**AVAILABLE DATA**
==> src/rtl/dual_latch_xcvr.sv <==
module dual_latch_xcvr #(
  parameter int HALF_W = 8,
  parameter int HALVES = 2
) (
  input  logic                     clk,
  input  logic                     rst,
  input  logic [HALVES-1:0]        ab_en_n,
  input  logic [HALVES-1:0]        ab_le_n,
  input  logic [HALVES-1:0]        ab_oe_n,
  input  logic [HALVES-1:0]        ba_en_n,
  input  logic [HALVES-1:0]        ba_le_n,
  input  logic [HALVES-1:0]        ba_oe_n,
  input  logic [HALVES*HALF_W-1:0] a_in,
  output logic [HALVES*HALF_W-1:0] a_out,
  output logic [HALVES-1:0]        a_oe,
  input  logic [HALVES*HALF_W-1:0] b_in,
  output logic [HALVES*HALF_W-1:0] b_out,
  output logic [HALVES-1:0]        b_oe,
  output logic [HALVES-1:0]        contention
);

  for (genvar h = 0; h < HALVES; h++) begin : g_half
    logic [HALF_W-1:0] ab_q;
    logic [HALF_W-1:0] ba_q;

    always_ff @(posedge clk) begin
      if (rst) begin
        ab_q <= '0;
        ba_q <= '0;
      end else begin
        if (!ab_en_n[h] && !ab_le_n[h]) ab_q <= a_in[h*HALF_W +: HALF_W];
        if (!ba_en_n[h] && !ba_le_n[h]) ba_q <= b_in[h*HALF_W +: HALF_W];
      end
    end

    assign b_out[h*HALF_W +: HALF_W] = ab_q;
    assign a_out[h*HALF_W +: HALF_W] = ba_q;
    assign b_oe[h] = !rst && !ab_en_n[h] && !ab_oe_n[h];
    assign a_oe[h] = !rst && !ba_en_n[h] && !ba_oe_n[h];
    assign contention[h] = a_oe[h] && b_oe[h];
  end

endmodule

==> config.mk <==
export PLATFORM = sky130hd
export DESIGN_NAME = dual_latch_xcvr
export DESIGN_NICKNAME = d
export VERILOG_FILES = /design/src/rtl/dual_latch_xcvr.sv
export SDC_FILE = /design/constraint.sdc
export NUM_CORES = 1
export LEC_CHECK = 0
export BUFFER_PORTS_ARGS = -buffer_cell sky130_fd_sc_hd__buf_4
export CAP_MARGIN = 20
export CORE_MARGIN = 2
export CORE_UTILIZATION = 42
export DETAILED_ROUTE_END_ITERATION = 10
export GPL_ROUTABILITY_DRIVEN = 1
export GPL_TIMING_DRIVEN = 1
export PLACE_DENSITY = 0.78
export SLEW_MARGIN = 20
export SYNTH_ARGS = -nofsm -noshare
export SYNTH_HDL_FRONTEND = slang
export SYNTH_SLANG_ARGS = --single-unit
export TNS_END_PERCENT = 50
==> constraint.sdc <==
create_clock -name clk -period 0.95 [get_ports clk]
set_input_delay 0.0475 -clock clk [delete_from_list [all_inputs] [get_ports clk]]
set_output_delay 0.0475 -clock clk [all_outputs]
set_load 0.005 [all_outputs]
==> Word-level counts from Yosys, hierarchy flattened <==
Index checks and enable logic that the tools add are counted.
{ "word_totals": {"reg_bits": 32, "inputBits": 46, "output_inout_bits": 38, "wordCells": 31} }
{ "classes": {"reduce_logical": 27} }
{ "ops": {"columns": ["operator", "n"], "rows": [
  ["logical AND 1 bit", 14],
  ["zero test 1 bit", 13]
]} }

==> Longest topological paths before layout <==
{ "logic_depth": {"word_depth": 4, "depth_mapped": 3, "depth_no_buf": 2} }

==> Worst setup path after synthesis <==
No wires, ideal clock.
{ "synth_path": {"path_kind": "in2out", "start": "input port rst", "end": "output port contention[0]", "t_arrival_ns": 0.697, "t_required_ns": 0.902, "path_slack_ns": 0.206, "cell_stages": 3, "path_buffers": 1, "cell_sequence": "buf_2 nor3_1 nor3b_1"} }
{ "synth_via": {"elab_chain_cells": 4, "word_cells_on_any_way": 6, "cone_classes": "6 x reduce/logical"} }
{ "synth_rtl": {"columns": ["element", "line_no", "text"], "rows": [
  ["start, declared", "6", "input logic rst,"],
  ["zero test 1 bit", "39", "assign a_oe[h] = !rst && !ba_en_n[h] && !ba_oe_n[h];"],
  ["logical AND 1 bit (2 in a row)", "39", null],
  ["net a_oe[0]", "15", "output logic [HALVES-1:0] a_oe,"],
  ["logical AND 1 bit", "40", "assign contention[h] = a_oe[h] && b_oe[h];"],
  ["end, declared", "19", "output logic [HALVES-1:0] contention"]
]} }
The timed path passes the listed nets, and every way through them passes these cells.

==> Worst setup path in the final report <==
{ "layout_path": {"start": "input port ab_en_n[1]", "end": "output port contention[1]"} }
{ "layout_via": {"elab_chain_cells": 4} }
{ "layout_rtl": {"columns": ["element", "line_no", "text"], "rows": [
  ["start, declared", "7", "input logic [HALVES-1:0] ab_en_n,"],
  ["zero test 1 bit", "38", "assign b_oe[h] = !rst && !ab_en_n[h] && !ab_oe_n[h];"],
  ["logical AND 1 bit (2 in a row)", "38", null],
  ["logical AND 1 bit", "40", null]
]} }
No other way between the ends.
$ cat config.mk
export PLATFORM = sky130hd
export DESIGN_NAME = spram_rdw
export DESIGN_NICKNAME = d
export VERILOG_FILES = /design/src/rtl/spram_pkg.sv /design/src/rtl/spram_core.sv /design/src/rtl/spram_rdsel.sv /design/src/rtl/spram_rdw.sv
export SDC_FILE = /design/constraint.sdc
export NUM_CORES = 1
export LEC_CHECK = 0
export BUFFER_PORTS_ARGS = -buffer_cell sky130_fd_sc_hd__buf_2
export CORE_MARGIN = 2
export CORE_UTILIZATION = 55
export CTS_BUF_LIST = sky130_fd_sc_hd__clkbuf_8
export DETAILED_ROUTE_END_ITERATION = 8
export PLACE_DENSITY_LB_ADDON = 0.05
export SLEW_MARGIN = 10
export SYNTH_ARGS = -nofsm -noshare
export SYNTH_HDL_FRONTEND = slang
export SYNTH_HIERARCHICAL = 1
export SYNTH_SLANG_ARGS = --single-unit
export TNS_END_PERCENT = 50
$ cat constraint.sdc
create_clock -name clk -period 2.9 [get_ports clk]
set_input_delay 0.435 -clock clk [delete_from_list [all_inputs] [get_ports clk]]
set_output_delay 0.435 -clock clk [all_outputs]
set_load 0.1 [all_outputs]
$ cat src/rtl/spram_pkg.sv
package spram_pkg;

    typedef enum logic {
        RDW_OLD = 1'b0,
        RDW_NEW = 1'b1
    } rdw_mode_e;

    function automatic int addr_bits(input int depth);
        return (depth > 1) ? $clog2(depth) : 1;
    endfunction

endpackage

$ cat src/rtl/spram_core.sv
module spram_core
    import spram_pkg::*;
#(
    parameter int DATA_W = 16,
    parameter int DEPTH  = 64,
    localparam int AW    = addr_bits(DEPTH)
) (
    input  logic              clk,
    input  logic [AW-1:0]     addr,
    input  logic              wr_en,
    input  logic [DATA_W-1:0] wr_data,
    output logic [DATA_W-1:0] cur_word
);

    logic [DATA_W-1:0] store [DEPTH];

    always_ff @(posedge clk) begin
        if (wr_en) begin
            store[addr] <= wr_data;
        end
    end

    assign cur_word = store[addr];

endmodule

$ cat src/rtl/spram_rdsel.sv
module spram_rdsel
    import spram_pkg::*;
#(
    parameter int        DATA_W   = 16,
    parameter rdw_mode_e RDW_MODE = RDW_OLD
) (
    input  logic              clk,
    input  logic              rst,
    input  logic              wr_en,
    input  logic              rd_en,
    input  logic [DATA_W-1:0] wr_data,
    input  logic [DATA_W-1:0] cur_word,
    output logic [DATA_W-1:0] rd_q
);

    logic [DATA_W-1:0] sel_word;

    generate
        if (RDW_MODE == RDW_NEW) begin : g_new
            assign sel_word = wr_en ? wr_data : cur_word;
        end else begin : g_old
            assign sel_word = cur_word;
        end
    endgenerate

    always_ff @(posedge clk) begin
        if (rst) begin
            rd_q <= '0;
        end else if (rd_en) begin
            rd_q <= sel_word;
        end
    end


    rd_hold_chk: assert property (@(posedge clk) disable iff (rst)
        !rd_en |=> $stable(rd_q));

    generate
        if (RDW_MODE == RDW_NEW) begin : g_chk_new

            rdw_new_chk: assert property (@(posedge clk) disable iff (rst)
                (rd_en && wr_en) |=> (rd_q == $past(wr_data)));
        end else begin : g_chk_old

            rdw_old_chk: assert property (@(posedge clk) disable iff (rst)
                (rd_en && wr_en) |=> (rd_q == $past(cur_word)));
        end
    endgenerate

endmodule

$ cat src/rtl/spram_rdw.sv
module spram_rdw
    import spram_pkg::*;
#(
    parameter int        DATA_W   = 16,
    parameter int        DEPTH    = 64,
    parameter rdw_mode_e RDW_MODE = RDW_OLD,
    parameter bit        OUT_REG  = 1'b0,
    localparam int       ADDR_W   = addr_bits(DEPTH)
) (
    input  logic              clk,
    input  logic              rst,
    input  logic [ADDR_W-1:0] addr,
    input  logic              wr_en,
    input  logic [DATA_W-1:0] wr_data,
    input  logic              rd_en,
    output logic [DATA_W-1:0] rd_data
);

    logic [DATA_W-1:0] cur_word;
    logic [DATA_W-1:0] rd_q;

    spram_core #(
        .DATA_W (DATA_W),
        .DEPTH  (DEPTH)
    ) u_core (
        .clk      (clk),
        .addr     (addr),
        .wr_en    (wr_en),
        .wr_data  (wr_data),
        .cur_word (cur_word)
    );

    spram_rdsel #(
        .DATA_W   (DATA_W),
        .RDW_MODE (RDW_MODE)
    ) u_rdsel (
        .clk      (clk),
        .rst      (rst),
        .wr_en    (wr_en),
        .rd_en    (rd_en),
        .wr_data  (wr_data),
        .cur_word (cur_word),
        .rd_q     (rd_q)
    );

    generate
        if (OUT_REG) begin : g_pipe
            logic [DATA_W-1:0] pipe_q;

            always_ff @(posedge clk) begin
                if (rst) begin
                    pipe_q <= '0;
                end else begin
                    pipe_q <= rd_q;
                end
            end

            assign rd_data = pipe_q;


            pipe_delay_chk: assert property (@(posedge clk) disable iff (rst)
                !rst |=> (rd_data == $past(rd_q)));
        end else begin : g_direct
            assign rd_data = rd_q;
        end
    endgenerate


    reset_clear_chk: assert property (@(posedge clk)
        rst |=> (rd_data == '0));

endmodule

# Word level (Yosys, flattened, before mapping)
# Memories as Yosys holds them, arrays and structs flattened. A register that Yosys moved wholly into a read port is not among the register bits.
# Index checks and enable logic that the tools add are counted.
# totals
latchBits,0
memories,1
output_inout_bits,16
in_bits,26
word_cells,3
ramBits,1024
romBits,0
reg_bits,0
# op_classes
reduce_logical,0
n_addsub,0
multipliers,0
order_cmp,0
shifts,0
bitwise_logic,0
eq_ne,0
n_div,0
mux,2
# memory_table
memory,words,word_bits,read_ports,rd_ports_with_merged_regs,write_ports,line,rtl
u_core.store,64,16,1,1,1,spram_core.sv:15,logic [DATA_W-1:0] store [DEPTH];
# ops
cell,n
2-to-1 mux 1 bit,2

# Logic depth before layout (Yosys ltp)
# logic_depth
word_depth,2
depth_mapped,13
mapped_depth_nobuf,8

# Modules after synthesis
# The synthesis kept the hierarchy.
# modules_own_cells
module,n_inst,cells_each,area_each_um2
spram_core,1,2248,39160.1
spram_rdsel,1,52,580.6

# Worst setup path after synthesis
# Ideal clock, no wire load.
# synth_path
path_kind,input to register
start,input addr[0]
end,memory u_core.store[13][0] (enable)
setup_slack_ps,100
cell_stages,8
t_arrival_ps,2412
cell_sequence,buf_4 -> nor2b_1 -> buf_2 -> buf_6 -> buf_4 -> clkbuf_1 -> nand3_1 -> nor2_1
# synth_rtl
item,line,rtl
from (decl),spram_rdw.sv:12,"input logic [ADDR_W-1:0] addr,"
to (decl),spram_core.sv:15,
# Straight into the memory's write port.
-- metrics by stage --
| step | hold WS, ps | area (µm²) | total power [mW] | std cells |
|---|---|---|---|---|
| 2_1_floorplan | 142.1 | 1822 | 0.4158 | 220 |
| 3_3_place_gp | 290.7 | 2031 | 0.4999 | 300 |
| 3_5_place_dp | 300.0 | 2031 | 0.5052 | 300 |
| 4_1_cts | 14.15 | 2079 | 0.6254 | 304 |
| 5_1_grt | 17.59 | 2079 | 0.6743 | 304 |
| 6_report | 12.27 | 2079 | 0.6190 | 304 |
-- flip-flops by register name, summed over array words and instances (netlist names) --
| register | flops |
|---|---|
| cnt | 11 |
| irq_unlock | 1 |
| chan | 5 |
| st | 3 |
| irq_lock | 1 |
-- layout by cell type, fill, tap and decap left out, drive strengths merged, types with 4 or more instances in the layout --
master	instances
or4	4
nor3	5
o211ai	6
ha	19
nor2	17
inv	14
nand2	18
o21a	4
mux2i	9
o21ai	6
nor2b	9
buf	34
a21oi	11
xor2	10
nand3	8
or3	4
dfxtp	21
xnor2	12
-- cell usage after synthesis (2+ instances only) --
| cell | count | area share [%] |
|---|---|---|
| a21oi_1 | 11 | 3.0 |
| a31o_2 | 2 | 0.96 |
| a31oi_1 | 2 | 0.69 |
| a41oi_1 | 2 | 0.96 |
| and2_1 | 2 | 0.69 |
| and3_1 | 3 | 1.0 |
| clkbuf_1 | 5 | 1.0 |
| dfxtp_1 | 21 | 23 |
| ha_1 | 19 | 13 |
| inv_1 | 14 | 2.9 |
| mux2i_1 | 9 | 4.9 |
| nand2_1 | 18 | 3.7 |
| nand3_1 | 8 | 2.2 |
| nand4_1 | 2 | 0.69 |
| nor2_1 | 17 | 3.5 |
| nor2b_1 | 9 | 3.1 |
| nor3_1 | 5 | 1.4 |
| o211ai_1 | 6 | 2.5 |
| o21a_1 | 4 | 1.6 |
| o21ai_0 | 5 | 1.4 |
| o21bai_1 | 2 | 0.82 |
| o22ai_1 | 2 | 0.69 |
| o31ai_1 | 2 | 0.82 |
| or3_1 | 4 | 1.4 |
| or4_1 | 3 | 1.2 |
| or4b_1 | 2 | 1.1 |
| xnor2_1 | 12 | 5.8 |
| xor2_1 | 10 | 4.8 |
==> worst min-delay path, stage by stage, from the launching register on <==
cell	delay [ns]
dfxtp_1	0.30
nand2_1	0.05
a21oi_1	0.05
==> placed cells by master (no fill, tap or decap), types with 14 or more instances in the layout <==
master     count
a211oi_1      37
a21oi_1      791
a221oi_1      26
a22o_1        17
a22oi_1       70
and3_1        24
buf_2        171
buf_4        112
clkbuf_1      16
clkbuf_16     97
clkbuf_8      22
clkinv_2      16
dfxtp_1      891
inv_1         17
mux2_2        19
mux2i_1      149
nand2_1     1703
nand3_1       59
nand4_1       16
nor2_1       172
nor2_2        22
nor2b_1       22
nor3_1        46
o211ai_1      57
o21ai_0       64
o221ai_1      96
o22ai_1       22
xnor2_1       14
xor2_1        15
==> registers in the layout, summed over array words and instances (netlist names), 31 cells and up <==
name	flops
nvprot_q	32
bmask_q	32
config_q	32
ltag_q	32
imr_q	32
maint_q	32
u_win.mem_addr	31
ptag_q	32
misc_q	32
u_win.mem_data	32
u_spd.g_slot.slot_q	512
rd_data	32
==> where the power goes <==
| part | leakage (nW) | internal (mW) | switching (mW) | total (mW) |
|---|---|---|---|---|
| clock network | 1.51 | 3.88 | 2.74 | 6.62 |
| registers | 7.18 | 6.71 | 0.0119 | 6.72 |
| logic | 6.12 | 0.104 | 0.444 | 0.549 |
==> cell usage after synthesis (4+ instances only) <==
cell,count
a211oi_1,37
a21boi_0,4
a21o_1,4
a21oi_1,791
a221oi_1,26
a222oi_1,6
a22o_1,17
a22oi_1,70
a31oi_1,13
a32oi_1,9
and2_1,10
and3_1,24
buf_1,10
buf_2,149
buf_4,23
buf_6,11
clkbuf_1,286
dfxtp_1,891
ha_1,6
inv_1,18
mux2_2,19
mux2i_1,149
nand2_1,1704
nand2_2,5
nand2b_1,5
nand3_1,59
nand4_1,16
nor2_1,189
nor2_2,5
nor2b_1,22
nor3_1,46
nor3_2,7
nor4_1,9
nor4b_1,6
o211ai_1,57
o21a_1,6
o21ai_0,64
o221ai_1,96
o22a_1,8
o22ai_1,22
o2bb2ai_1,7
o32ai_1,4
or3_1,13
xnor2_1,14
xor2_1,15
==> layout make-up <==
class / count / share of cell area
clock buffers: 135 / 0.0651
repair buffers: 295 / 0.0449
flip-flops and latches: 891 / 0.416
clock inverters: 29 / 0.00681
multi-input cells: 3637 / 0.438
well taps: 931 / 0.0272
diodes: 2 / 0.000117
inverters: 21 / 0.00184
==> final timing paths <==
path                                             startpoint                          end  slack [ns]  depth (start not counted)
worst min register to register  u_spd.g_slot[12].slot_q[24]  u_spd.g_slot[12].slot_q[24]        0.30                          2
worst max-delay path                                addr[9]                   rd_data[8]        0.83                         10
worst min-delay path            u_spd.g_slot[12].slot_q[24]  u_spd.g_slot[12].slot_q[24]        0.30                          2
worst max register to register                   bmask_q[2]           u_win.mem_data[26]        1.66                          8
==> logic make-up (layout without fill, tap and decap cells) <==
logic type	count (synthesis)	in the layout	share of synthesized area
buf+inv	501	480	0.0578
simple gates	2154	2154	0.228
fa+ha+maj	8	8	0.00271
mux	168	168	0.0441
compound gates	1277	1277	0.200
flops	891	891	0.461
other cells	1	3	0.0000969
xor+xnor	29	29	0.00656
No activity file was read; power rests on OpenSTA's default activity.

**PROBLEM DETAILS**
Reproduce exactly the lines from the one containing "well taps: 931 / 0.0272" through the last line of the records above, including both, and nothing else.

**WRITTEN ANSWER**
well taps: 931 / 0.0272
diodes: 2 / 0.000117
inverters: 21 / 0.00184
==> final timing paths <==
path                                             startpoint                          end  slack [ns]  depth (start not counted)
worst min register to register  u_spd.g_slot[12].slot_q[24]  u_spd.g_slot[12].slot_q[24]        0.30                          2
worst max-delay path                                addr[9]                   rd_data[8]        0.83                         10
worst min-delay path            u_spd.g_slot[12].slot_q[24]  u_spd.g_slot[12].slot_q[24]        0.30                          2
worst max register to register                   bmask_q[2]           u_win.mem_data[26]        1.66                          8
==> logic make-up (layout without fill, tap and decap cells) <==
logic type	count (synthesis)	in the layout	share of synthesized area
buf+inv	501	480	0.0578
simple gates	2154	2154	0.228
fa+ha+maj	8	8	0.00271
mux	168	168	0.0441
compound gates	1277	1277	0.200
flops	891	891	0.461
other cells	1	3	0.0000969
xor+xnor	29	29	0.00656
No activity file was read; power rests on OpenSTA's default activity.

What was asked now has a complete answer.